Because of the sheer thinning property of polymers, the oil kind of self adjusts or automatically compensates to some degree. If you put a high viscosity oil into your engine, the oil will flow slower, therefore it will stay in the bearing longer. The longer it says in the bearing, the longer is will get shear thinned, and the more heat that will put into the oil. The thinner the oil gets, the faster it will flow. Hence it somewhat finds it own temp, flow, and viscosity. So at 8000 rpm the behavior of a 5-30W oil in a bearing may not be all that different than a 5-50W oil. The temperature of the 5-30W will be less than the temperature of 5-50W oil when it exits the bearing. The shear thinning has a greater affect in the 5-50W because it is more polymerized. The viscosity of the two oils while in the bearing is much more close than you would think, given what they act like when you pour them out of a bottle.
One last point to make. Don't think, based on what I said, that you cannot put too thick of an oil into an engine, because it will just get heated and thinned more and self adjust to the right thickness in the bearing. I did not say that. The oil passages (pipes if you will) that the oil is pumped through to get to the bearings, has little shear thinning and heat affects on the oil. A high viscosity oil will only flow through the block to the bearing so fast. It is possible for a high viscosity oil to stay in the bearing so long, that the viscosity of the oil, while in the bearing, is much lower than what it would be, if a lower viscosity oil was used. Let me state that again. It is possible for a high viscosity oil to actually be thinner, and therefore less protection, while in the bearing, than a lower viscosity oil.
So from this there is a fairly large range of oils you can put into an engine, without issues. The higher viscosity oils require more hp to pump (think the shaft driving the pump getting twisted off), and they will run hotter. The oil only has to keep the metal parts from touching, beyond that you are wasting power and energy. It's a lot cheaper to waste some energy to be on the safe side than destroy an engine. However if you twist off your shaft to the oil pump and are not looking at the pressure gauge you can equally destroy an engine.
So for push-rod engines, I personally wouldn't go less than 5-30W oil nor more than 20-50W oil. I would take into count the typical oil pressure range for the engine in question and if that engine has issues with twisting off oil pump shafts or bearing failures. Generally speaking I stay away from heavy oils unless the engine runs low pressure or it is going to be pushed to the limits of holding together, such as racing. The heavier the oil the more care needed in letting the engine come up to operating temp. That said we are not talking an exact science and there is room for error and many opinions. In this range, it likely doesn't matter a whole bunch.

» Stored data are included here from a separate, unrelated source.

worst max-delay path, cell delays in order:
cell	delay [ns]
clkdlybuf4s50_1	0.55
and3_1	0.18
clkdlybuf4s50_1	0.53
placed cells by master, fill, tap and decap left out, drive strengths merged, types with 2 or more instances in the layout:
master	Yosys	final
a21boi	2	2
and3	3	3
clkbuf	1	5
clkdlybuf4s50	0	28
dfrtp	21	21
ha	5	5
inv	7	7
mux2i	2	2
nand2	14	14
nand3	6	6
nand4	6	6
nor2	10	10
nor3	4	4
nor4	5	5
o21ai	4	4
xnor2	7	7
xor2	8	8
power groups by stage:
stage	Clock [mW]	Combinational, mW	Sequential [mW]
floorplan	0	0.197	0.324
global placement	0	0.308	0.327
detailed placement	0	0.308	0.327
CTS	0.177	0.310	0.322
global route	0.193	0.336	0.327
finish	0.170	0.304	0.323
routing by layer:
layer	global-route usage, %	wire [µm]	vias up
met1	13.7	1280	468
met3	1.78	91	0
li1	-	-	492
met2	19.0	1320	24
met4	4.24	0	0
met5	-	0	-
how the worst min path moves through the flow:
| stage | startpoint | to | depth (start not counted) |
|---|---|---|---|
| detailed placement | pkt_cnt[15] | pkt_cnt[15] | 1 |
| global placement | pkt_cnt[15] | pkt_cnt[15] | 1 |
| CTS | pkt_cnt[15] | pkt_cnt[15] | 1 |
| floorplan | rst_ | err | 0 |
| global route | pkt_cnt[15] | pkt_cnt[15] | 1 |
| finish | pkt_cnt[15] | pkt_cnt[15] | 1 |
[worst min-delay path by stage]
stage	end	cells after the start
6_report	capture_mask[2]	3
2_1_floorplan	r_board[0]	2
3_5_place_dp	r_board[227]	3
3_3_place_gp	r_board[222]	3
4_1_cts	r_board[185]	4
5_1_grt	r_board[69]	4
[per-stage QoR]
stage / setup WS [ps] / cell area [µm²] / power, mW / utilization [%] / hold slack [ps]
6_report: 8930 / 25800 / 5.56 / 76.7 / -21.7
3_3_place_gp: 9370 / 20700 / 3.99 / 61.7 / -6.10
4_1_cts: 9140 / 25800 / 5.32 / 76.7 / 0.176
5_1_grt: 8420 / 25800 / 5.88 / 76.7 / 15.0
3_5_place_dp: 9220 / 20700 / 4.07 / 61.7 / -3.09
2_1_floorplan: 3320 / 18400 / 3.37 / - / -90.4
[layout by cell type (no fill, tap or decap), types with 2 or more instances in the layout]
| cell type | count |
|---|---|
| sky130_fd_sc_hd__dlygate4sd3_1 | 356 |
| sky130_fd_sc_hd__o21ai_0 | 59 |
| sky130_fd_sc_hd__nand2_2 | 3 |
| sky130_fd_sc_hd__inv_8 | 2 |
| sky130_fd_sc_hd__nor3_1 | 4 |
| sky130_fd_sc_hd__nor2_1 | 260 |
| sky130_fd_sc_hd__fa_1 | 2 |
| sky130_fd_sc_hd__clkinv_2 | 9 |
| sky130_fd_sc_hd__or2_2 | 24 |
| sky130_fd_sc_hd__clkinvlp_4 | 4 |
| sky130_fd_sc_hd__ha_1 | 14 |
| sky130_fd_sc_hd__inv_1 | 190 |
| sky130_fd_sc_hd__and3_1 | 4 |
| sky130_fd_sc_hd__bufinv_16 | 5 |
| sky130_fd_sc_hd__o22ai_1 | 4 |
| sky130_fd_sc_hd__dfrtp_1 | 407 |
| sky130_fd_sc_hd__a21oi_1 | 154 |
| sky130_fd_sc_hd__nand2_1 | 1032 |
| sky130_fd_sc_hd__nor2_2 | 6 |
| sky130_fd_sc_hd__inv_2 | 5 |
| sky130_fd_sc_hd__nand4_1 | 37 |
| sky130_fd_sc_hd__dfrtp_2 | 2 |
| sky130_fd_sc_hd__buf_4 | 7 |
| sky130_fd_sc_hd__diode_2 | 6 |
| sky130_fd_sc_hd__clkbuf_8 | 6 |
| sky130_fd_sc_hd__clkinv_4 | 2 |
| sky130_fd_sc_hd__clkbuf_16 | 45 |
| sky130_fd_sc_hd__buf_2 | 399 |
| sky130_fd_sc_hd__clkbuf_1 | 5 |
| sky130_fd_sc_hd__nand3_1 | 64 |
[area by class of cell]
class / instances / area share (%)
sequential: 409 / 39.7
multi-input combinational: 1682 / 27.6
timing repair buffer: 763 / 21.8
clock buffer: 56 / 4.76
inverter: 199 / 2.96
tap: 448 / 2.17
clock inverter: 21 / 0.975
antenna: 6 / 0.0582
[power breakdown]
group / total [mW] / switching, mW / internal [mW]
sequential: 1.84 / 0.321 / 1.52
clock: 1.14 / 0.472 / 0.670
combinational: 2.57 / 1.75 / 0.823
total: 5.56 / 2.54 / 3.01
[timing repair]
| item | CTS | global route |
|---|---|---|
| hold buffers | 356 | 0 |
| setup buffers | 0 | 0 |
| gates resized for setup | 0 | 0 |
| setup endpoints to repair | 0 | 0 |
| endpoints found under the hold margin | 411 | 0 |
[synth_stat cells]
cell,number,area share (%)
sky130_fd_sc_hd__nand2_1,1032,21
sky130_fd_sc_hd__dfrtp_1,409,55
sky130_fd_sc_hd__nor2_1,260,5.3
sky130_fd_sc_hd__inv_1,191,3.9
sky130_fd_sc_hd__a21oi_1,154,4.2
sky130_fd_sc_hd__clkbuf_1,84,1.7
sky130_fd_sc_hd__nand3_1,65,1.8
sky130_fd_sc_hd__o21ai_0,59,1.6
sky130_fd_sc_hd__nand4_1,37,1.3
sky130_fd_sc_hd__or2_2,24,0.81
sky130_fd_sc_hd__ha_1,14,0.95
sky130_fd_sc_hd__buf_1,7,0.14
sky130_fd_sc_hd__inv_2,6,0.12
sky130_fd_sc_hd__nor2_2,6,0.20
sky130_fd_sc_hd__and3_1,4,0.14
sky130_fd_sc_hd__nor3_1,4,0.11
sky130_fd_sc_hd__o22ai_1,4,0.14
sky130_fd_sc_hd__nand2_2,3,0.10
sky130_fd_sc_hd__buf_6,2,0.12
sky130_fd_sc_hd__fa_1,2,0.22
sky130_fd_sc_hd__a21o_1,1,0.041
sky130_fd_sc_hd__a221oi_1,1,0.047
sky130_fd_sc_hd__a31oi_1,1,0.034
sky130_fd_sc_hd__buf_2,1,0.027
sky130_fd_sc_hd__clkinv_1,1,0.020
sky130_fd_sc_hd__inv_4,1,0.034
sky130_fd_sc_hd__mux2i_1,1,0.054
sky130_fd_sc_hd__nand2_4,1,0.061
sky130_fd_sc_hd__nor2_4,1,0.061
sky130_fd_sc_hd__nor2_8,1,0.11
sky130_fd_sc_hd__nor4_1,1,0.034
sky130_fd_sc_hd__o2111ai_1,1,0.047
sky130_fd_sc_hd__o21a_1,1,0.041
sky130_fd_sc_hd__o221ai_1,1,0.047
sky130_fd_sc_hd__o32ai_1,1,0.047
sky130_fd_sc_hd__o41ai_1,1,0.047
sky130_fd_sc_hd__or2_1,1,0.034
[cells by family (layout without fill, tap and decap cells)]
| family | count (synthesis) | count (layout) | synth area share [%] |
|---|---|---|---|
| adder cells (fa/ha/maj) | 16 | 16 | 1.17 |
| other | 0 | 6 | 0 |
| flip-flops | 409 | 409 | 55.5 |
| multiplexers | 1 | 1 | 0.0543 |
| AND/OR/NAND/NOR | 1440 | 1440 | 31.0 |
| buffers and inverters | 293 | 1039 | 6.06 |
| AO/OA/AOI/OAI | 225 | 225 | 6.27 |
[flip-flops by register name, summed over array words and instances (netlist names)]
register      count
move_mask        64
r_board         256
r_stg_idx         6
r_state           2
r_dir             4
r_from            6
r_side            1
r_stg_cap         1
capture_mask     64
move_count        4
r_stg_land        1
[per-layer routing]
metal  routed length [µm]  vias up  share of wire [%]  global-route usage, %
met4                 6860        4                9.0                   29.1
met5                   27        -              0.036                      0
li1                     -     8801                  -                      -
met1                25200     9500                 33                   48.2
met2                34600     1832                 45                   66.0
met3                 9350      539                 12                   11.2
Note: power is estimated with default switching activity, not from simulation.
### src/rtl/postadder_nthread.sv
// Post-adder for the thread-interleaved Fp/Fp2 datapath: recombines multiplier products
// into (Z0, Z1) per thread. Optional macro POSTADDER_NONNEG_EN folds negative results by +MOD_OFS.
module postadder_nthread #(
  parameter int N_THREADS = 4,
  parameter int DW        = 16,
  parameter int OW        = DW + 2,
  parameter int MOD_OFS   = 2 ** (DW + 1)
) (
  input  logic                         clk,
  input  logic                         rstn,
  input  logic                         in_valid,
  input  logic [1:0]                   mode,
  input  logic [DW-1:0]                P,
  output logic                         out_valid,
  output logic [$clog2(N_THREADS)-1:0] out_tid,
  output logic [OW-1:0]                Z0,
  output logic [OW-1:0]                Z1,
  output logic                         busy
);

  localparam int TW = $clog2(N_THREADS);
  localparam logic [TW-1:0] TID_MAX = TW'(N_THREADS - 1);

  localparam logic [1:0] MODE_PASS = 2'b00;
  localparam logic [1:0] MODE_FP2  = 2'b01;
  localparam logic [1:0] MODE_SD   = 2'b10;

`ifdef POSTADDER_NONNEG_EN
  localparam bit NONNEG = 1'b1;
`else
  localparam bit NONNEG = 1'b0;
`endif
  localparam logic signed [OW-1:0] OFS = OW'(MOD_OFS);

  logic [TW-1:0] tid;
  logic [1:0]    beat;
  logic [1:0]    act_mode;
  logic [DW-1:0] v0 [N_THREADS];
  logic [DW-1:0] v1 [N_THREADS];

  logic                 group_start;
  logic [1:0]           mode_in;
  logic [1:0]           eff_mode;
  logic [1:0]           last_beat;
  logic                 final_beat;
  logic [DW-1:0]        head0;
  logic [DW-1:0]        head1;
  logic signed [OW-1:0] a0, a1, ap;
  logic signed [OW-1:0] z0_raw, z1_raw, z0_n, z1_n;

  assign group_start = (tid == '0) && (beat == 2'd0);
  assign mode_in     = (mode == 2'b11) ? MODE_PASS : mode;
  // The group's mode is live on its first beat, before it has been latched.
  assign eff_mode    = group_start ? mode_in : act_mode;
  assign final_beat  = (beat == last_beat);
  assign head0       = v0[N_THREADS-1];
  assign head1       = v1[N_THREADS-1];
  assign a0          = {{(OW-DW){1'b0}}, head0};
  assign a1          = {{(OW-DW){1'b0}}, head1};
  assign ap          = {{(OW-DW){1'b0}}, P};
  assign busy        = (tid != '0) || (beat != 2'd0);

  // NOTE: every always_comb output gets a default first so no path infers a latch.
  always_comb begin
    last_beat = 2'd0;
    z0_raw    = ap;
    z1_raw    = '0;
    case (eff_mode)
      MODE_SD: begin
        last_beat = 2'd1;
        z0_raw    = a0 + ap;
        z1_raw    = a0 - ap;
      end
      MODE_FP2: begin
        last_beat = 2'd2;
        z0_raw    = a0 - a1;
        z1_raw    = ap - a0 - a1;
      end
      default: ;
    endcase
    z0_n = z0_raw;
    z1_n = z1_raw;
    if (NONNEG && z0_raw < 0) z0_n = z0_raw + OFS;
    if (NONNEG && z1_raw < 0) z1_n = z1_raw + OFS;
  end

  // NOTE: the buffers sit in the async reset so a discarded group leaves no stale data;
  // all state uses non-blocking assignments so the shift chain moves one slot per edge.
  always_ff @(posedge clk or negedge rstn) begin
    if (!rstn) begin
      tid       <= '0;
      beat      <= 2'd0;
      act_mode  <= MODE_PASS;
      out_valid <= 1'b0;
      out_tid   <= '0;
      Z0        <= '0;
      Z1        <= '0;
      for (int i = 0; i < N_THREADS; i++) begin
        v0[i] <= '0;
        v1[i] <= '0;
      end
    end else begin
      out_valid <= in_valid && final_beat;
      if (in_valid) begin
        if (group_start) act_mode <= mode_in;
        if (tid == TID_MAX) begin
          tid  <= '0;
          beat <= final_beat ? 2'd0 : beat + 2'd1;
        end else begin
          tid <= tid + TW'(1);
        end
        // Buffers not being loaded recirculate their head so each head tracks tid.
        v0[0] <= (beat == 2'd0) ? P : head0;
        v1[0] <= (beat == 2'd1) ? P : head1;
        for (int i = 1; i < N_THREADS; i++) begin
          v0[i] <= v0[i-1];
          v1[i] <= v1[i-1];
        end
        if (final_beat) begin
          out_tid <= tid;
          Z0      <= z0_n;
          Z1      <= z1_n;
        end
      end
    end
  end

endmodule
File: src/rtl/alu_16bit.sv
// Clocked 16-bit execute-stage ALU: decodes op_dec and registers the result,
// memory store word, output-port word and carry/zero flags.
module alu_16bit #(
    parameter int WIDTH = 16
) (
    input  logic             clk,
    input  logic             reset,
    input  logic [WIDTH-1:0] A,
    input  logic [WIDTH-1:0] B,
    input  logic [5:0]       op_dec,
    input  logic [WIDTH-1:0] data_in,
    output logic [WIDTH-1:0] ans_ex,
    output logic [WIDTH-1:0] DM_data,
    output logic [WIDTH-1:0] data_out,
    output logic [1:0]       flag_ex
);

    localparam logic [5:0] OP_ADD = 6'd1;
    localparam logic [5:0] OP_ADI = 6'd2;
    localparam logic [5:0] OP_SUB = 6'd3;
    localparam logic [5:0] OP_SBI = 6'd4;
    localparam logic [5:0] OP_AND = 6'd5;
    localparam logic [5:0] OP_ANI = 6'd6;
    localparam logic [5:0] OP_OR  = 6'd7;
    localparam logic [5:0] OP_ORI = 6'd8;
    localparam logic [5:0] OP_XOR = 6'd9;
    localparam logic [5:0] OP_XRI = 6'd10;
    localparam logic [5:0] OP_NOT = 6'd11;
    localparam logic [5:0] OP_INC = 6'd12;
    localparam logic [5:0] OP_DEC = 6'd13;
    localparam logic [5:0] OP_SHL = 6'd14;
    localparam logic [5:0] OP_SHR = 6'd15;
    localparam logic [5:0] OP_SRA = 6'd16;
    localparam logic [5:0] OP_ROL = 6'd17;
    localparam logic [5:0] OP_ROR = 6'd18;
    localparam logic [5:0] OP_MOV = 6'd19;
    localparam logic [5:0] OP_MVI = 6'd20;
    localparam logic [5:0] OP_CMP = 6'd21;
    localparam logic [5:0] OP_LD  = 6'd22;
    localparam logic [5:0] OP_ST  = 6'd23;
    localparam logic [5:0] OP_OUT = 6'd24;
    localparam logic [5:0] OP_NEG = 6'd25;
    localparam logic [5:0] OP_ADC = 6'd26;
    localparam logic [5:0] OP_SBB = 6'd27;
    localparam logic [5:0] OP_MUL = 6'd28;

    logic        cin;
    logic [3:0]  sh;
    logic [16:0] shr_ext;
    logic [16:0] sra_ext;
    logic [15:0] rol_val;
    logic [15:0] ror_val;
    logic [31:0] prod;
    logic [16:0] res;
    logic        upd_r;
    logic        upd_f;

    assign cin = flag_ex[1];
    assign sh  = B[3:0];

    // Right shifts carry a guard bit below bit 0 so it ends up holding the last bit shifted out.
    assign shr_ext = {A, 1'b0} >> sh;
    assign sra_ext = $signed({A, 1'b0}) >>> sh;
    assign rol_val = (A << sh) | (A >> (5'd16 - {1'b0, sh}));
    assign ror_val = (A >> sh) | (A << (5'd16 - {1'b0, sh}));
    assign prod    = {16'h0000, A} * {16'h0000, B};

    // res[16] is the C flag for every op; res[15:0] is the result word.
    always_comb begin
        res   = '0;
        upd_r = 1'b1;
        upd_f = 1'b1;
        case (op_dec)
            OP_ADD: res = {1'b0, A} + {1'b0, B};
            OP_ADI: res = {1'b0, A} + {1'b0, data_in};
            OP_SUB: res = {1'b0, A} - {1'b0, B};
            OP_SBI: res = {1'b0, A} - {1'b0, data_in};
            OP_AND: res = {1'b0, A & B};
            OP_ANI: res = {1'b0, A & data_in};
            OP_OR:  res = {1'b0, A | B};
            OP_ORI: res = {1'b0, A | data_in};
            OP_XOR: res = {1'b0, A ^ B};
            OP_XRI: res = {1'b0, A ^ data_in};
            OP_NOT: res = {1'b0, ~A};
            OP_INC: res = {1'b0, A} + 17'd1;
            OP_DEC: res = {1'b0, A} - 17'd1;
            OP_SHL: res = {1'b0, A} << sh;
            OP_SHR: res = {shr_ext[0], shr_ext[16:1]};
            OP_SRA: res = {sra_ext[0], sra_ext[16:1]};
            OP_ROL: res = {1'b0, rol_val};
            OP_ROR: res = {1'b0, ror_val};
            OP_MOV: res = {1'b0, B};
            OP_MVI: res = {1'b0, data_in};
            OP_CMP: begin
                res   = {1'b0, A} - {1'b0, B};
                upd_r = 1'b0;
            end
            OP_LD:  res = {1'b0, data_in};
            OP_NEG: res = 17'd0 - {1'b0, A};
            OP_ADC: res = {1'b0, A} + {1'b0, B} + {16'h0000, cin};
            OP_SBB: res = {1'b0, A} - {1'b0, B} - {16'h0000, cin};
            OP_MUL: res = {|prod[31:16], prod[15:0]};
            default: begin
                upd_r = 1'b0;
                upd_f = 1'b0;
            end
        endcase
    end

    always_ff @(posedge clk or negedge reset) begin
        if (!reset) begin
            ans_ex   <= '0;
            DM_data  <= '0;
            data_out <= '0;
            flag_ex  <= '0;
        end else begin
            if (upd_r) ans_ex <= res[15:0];
            if (upd_f) flag_ex <= {res[16], res[15:0] == 16'h0000};
            if (op_dec == OP_ST)  DM_data  <= A;
            if (op_dec == OP_OUT) data_out <= A;
        end
    end

endmodule

File: config.mk
export PLATFORM = sky130hd
export DESIGN_NAME = alu_16bit
export DESIGN_NICKNAME = d
export VERILOG_FILES = /design/src/rtl/alu_16bit.sv
export SDC_FILE = /design/constraint.sdc
export NUM_CORES = 1
export LEC_CHECK = 0
export ABC_AREA = 1
export BUFFER_PORTS_ARGS = -buffer_cell sky130_fd_sc_hd__buf_2
export CAP_MARGIN = 25
export CORE_MARGIN = 2
export CORE_UTILIZATION = 55
export DETAILED_ROUTE_END_ITERATION = 8
export PLACE_DENSITY = 0.71
export REMOVE_ABC_BUFFERS = 1
export SETUP_SLACK_MARGIN = 0.15
export SYNTH_ARGS = -nofsm -noshare
export SYNTH_HDL_FRONTEND = slang
export SYNTH_SLANG_ARGS = --single-unit
export TNS_END_PERCENT = 30
File: constraint.sdc
create_clock -name clk -period 3.2 [get_ports clk]
set_input_delay 0.16 -clock clk [delete_from_list [all_inputs] [get_ports clk]]
set_output_delay 0.16 -clock clk [all_outputs]
set_load 0.05 [all_outputs]
==> impl_metrics.yaml, run 1 <==
yosys:
  synth_top_area_cell: "nand2_1"
  synthCells: 3560
  synth-compound-area-share: 0.0880
  synth_edf_count: 0
  synth_most_common_cell: "nand2_1"
  ys_types: 55
  synthAdderAreaFrac: 0.285
  synthSimpleGateAreaFrac: 0.415
  synth_xor_area_frac: 0.0134
  synthArstFlopShare: 1.00
  ys_top_cells_by_count: "nand2_1 (1219), inv_1 (569), nand3_1 (406)"
  synth-seq-area-share: 0.0599
  synth.area.top_cells: "nand2_1 (22%), fa_1 (19%), inv_1 (10%)"
  synth_area_mm2: 0.0209
  synth_ff_type: "dfrtp_1"
  ys.warnings.count: 0
  synth_top_family_by_area: "simple AND/OR/NAND/NOR gates"
  synth.area.mux_share: 0
  yosys.area.top_type_share: 0.219
  synth-seq-cells: 50
  postSynthAreaPerCell_um2: 5.87
cts:
  numCtsBuffers: 5
  cts-root-buf: "clkbuf_16"
  cts_sinks: 50
  htreeDepth: 2
  clk_path_buf_depth: 2
  cts_hold_buffers: 0
run_status:
  stop_stage: "5_1_grt"
  error: "[ERROR GRT-0116] Global routing finished with congestion. Check the congestion regions in the DRC Viewer."
  outcome: "stopped before the end"
place:
  portBuffers: 105
  place_congestion: 1.11
  post-place-ws_ns: -2.68
  dp_cells: 4565
  dp_hpwl_um: 83200
floorplanning:
  ios: 106
  initial_core_util: 0.557
  die_h_um: 199
  rows: 71
  fp.dieW_um: 199
global_route:
  track_usage: 0.689
  grt_pass1_vias: 31097
  grt_pass1_wl_um: 200000
  grt_max_degree: 42
  grt_overflow_total: 11
[timing repair]
action                     4_1_cts
setup buffers                   15
gates resized for setup        221
pin swaps                      103
setup endpoints to repair       18
[kinds of logic after synthesis]
kind of cell,count (synthesis)
DFF,50
AOI/OAI and AO/OA,336
adders and majority gates,357
xor gates and xnor gates,31
and+or+nand+nor,2050
buffers and inverters,736
[through the flow]
step | area (um2) | setup TNS (ns) | util
global placement | 25400 | -30.64 | 0.678
detailed placement | 25400 | -33.03 | 0.678
CTS | 26500 | -22.74 | 0.707
floorplan | 20200 | -16.57 | -
[metal layers]
| metal | overflow | global-route usage |
|---|---|---|
| met5 | 0 | 0.189 |
| met4 | 6 | 0.642 |
| met3 | 0 | 0.490 |
| met2 | 5 | 0.875 |
| met1 | 0 | 0.721 |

Not everything I have stated is 100% technically correct. I tried to put this into terms that most gear heads would grasp, so I left the crap that would put you to sleep out. I may have failed at that. I am by no means an expert on this subject, but I have some experience that applies. I just wanted to share in an attempt to reduce some of the misconceptions I read from time to time.
Disclosure: I worked for one of the largest Chemical Companies for 38 years. I started as a operator and worked 7 years as a control room operator. I went to college part time to get an electrical engineer degree. I was promoted into a job that was essentially an engineer position. I did not complete getting the EE degree. I have written process control programs that run a variety of easy to complex processes. Among many things, I worked on improving polymer pump designs, which uses the polymer that is being pumped as the lubricant that flows through the bearings. The last 8 years I have been full time in a process control engineer position. The company, I worked for, sold the plant that I work at to a new company, and I continue to work in that role, for the new company.